# Trackpoint speed increase going from 12.1 to 12.2 and ports 2020Q3 to 2020Q4



## eldaemon (Nov 6, 2020)

Hi everyone,

Recently went from 12.1 to 12.2 and ports 2020Q2 to 2020Q3.

My trackpoint on my Thinkpad T400 sped up noticeably, becoming frustrating to use. It was rather perfect out of the box before my updates.

If I kill moused, the cursor still moves so it isn't handled through moused.

The trackpoint behaves as it normally does on Linux, whereas I was impressed with FreeBSD that the settings were much more reasonable.

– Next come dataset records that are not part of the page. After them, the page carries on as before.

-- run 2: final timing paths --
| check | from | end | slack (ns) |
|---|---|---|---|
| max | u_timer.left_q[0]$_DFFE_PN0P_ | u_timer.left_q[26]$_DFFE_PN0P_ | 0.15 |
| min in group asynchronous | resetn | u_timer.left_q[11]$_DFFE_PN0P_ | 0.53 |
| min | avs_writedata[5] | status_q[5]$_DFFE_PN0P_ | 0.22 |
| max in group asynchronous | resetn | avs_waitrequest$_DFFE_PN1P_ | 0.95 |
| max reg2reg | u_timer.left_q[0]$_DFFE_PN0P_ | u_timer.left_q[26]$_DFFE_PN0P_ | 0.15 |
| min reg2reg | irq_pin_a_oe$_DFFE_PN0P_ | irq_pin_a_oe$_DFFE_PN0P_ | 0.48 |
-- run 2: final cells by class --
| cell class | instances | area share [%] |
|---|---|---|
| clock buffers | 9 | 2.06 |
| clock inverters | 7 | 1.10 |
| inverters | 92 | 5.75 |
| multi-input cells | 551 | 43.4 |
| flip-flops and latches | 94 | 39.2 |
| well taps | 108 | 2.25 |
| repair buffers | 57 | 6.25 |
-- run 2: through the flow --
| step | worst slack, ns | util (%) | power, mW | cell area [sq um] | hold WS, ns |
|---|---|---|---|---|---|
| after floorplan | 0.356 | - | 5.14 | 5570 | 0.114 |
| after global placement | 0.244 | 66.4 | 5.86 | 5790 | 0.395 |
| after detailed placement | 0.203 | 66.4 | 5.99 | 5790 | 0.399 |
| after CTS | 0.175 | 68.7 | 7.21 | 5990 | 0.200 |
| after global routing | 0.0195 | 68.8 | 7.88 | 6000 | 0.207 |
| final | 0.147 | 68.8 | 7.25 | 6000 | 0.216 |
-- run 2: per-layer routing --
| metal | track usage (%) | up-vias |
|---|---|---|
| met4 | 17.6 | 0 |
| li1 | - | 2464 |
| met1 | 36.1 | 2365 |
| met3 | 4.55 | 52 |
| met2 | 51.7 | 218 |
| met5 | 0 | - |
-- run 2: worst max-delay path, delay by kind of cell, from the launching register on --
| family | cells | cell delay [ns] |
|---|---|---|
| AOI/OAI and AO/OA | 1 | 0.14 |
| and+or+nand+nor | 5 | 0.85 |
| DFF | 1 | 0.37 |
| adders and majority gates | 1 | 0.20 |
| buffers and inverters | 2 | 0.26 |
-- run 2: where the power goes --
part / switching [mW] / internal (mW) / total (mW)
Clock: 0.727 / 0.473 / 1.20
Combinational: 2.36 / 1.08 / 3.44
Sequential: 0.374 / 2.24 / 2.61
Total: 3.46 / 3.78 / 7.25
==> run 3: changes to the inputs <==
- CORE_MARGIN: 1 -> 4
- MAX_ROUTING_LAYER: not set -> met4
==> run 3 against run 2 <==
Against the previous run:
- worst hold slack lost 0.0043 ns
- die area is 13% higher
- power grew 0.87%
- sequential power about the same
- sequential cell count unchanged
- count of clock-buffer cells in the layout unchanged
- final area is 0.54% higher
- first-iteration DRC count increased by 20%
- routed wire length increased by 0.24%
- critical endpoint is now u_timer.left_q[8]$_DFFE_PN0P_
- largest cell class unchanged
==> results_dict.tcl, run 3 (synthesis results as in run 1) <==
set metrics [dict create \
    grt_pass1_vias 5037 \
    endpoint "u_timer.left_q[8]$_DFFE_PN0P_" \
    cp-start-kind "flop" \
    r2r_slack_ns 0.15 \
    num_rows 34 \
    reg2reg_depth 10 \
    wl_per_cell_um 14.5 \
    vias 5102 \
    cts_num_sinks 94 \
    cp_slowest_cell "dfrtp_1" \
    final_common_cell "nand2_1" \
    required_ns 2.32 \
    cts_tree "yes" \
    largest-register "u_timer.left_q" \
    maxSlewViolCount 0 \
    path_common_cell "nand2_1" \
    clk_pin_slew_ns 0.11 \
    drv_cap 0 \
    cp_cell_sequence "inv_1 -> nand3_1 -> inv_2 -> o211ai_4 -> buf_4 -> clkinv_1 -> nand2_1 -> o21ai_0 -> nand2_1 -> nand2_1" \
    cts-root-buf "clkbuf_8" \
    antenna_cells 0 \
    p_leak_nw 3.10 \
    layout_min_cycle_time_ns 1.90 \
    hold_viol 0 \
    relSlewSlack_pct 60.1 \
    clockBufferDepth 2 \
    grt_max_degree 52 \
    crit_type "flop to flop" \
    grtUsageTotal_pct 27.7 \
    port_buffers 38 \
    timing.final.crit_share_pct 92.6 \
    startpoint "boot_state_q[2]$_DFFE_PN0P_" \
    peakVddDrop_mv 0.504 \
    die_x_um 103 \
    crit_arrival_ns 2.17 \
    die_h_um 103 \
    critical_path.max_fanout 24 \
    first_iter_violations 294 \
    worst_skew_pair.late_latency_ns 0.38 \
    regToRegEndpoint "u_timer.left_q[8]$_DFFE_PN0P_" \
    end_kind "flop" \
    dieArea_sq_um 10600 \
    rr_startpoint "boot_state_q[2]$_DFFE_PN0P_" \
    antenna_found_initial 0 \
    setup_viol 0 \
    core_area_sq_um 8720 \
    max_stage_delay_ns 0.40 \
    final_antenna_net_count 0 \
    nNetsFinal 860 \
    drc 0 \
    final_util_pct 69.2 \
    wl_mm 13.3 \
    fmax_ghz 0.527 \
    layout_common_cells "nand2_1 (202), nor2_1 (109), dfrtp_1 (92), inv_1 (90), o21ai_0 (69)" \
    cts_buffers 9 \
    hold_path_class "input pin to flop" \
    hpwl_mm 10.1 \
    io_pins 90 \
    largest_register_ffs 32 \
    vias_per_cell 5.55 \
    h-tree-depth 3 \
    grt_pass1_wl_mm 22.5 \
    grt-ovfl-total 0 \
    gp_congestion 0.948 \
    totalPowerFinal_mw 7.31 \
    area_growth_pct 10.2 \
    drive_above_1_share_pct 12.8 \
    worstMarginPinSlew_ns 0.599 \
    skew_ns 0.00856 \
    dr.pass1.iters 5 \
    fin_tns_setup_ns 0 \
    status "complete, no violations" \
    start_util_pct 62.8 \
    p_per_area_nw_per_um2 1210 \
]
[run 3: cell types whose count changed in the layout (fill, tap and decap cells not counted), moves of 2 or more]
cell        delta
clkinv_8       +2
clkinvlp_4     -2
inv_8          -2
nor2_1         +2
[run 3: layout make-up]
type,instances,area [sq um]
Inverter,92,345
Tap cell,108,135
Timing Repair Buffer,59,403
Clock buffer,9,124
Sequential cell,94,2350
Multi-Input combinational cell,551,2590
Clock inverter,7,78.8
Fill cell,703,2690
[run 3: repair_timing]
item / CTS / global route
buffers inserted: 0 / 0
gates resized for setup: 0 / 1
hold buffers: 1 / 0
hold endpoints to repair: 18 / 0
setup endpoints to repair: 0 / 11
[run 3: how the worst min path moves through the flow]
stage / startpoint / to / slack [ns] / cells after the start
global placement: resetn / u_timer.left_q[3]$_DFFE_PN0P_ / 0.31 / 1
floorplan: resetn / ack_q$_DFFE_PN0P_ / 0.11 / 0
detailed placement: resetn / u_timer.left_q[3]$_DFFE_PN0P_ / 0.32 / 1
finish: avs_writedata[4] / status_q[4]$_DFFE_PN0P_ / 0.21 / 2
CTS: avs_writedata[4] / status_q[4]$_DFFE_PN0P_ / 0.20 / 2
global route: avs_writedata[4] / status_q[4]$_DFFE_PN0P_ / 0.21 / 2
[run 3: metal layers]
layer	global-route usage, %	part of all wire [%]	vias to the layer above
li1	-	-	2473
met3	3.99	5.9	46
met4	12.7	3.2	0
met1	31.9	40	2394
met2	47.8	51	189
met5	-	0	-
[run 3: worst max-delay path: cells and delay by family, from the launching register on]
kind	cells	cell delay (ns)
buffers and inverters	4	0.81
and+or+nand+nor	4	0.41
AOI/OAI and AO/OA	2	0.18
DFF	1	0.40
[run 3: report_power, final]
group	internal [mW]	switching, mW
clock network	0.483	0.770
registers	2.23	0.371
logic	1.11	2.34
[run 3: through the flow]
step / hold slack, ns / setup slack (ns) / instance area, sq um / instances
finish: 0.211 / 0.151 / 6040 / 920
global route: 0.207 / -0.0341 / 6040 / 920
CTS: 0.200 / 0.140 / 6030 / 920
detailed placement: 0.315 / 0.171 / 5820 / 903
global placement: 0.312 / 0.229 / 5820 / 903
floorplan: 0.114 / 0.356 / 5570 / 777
### config.mk
export PLATFORM = sky130hd
export DESIGN_NAME = weigh_status_registers
export DESIGN_NICKNAME = d
export VERILOG_FILES = /design/src/hdl/weigh_status_pkg.sv /design/src/hdl/pin_level_filter.sv /design/src/hdl/weigh_status_registers.sv
export VERILOG_INCLUDE_DIRS = /design/src /design/src/hdl
export SDC_FILE = /design/constraint.sdc
export NUM_CORES = 1
export LEC_CHECK = 0
export BUFFER_PORTS_ARGS = -buffer_cell sky130_fd_sc_hd__buf_2
export CAP_MARGIN = 30
export CORE_ASPECT_RATIO = 1.2
export CORE_MARGIN = 3
export CORE_UTILIZATION = 49
export DETAILED_ROUTE_END_ITERATION = 6
export PLACE_DENSITY_LB_ADDON = 0.25
export SLEW_MARGIN = 20
export SYNTH_ARGS = -nofsm -noshare
export SYNTH_HDL_FRONTEND = slang
export SYNTH_SLANG_ARGS = --single-unit
export TNS_END_PERCENT = 50
### constraint.sdc
create_clock -name core_clk -period 1.9 [get_ports core_clk]
set_input_delay 0.19 -clock core_clk [delete_from_list [all_inputs] [get_ports core_clk]]
set_output_delay 0.19 -clock core_clk [all_outputs]
set_load 0.005 [all_outputs]
### src/hdl/weigh_status_regs.svh
// Register indexes, field positions, codes and reset values of the weigh status bank.
`ifndef WEIGH_STATUS_REGS_SVH
`define WEIGH_STATUS_REGS_SVH

// Register indexes on the cyclic read port.
`define IDX_COMMAND_LEVEL_MIRROR   8'h02
`define IDX_PULSE_COMMAND_MIRROR   8'h03
`define IDX_SCALING_AND_FAULT_INFO 8'h04
`define IDX_PRODUCT_REVISION_INFO  8'h05

// Command select codes: level set base, level clear offset, pulse base.
`define CMD_LEVEL_BASE   8'h50
`define CMD_LEVEL_LAST   8'h5D
`define CMD_UNUSED_LEVEL 8'h58
`define CMD_CLEAR_OFFSET 8'h80
`define CMD_PULSE_BASE   8'h70
`define CMD_PULSE_LAST   8'h7D
`define CMD_UNUSED_PULSE 8'h78
`define CMD_COUNT        14
`define CMD_CLEAR_FAULT_BIT 9

// Field positions in the mirror and info words.
`define MIRROR_LOW_LSB   16
`define MIRROR_HIGH_LSB  25
`define INFO_UNIT_LSB    8
`define INFO_STEP_LSB    16
`define INFO_FAULT_LSB   24

// Weight unit codes.
`define UNIT_MILLIGRAM 8'h01
`define UNIT_GRAM      8'h02
`define UNIT_KILOGRAM  8'h03
`define UNIT_TON       8'h04
`define UNIT_POUND     8'h05
`define UNIT_LITER     8'h06

// Step width codes, equal to the increment itself.
`define STEP_1  8'h01
`define STEP_2  8'h02
`define STEP_5  8'h05
`define STEP_10 8'h0A
`define STEP_20 8'h14
`define STEP_50 8'h32

// Fault codes loaded by the block itself.
`define FAULT_RANGE      8'h23
`define FAULT_CAL_LOCKED 8'h28
`define FAULT_NOT_IN_CAL 8'h29

// Reset values.
`define RESET_WORD  32'h0000_0000
`define RESET_FAULT 8'h00

`endif

### src/hdl/weigh_status_pkg.sv
// Types shared by the weigh status bank modules.
package weigh_status_pkg;

  typedef logic [7:0]  byte_type;
  typedef logic [31:0] word_type;
  typedef logic [13:0] cmd_vec_type;

  // Whole state of the register bank.
  typedef struct packed {
    cmd_vec_type levelCmd;
    cmd_vec_type actionStart;
    logic        commandFaultFlag;
    byte_type    recentFaultCode;
    logic        rdValid;
    word_type    rdData;
  } bank_state_type;

  // Whole state of the pin filter.
  typedef struct packed {
    logic [2:0] stage;
    logic       level;
  } filter_state_type;

endpackage : weigh_status_pkg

Appreciate any ideas on where to start looking.


----------



## SirDice (Nov 9, 2020)

eldaemon said:


> Recently went from 12.1 to 12.2 and ports 2020Q2 to 2020Q3.


We're at Q4 now, is this a typo?


----------



## eldaemon (Nov 9, 2020)

Yes it is, my bad. 2020Q3 to 2020Q4. Thanks for noticing that.


----------



## Mjölnir (Nov 10, 2020)

Please post the output of `sysctl hw.psm.trackpoint` and `sysrc moused_flags`.
If you have a ZFS-based system and backuped the 12.1 system with a boot environment (via bectl(8) or beadm(8)), please boot the previous 12.1 system and post the above output, too, so we can compare them.
It is advised, but not strictly neccessary, to run the psm(4) kernel module in level 2 mode (via moused(8) flag: `-l 2`), because otherwise the trackpoint (and trackpad) will appear as a PS/2 mouse without special support and can not be driven by the X11 synaptics(4) driver.
Please also note `pkg info -D x11-servers/xorg-server`: `sysctl kern.evdev.rcpt_mask=6`


----------



## eldaemon (Nov 12, 2020)

Thank you!

Unfortunately, no 12.1 backup but I can install a system and grab the defaults.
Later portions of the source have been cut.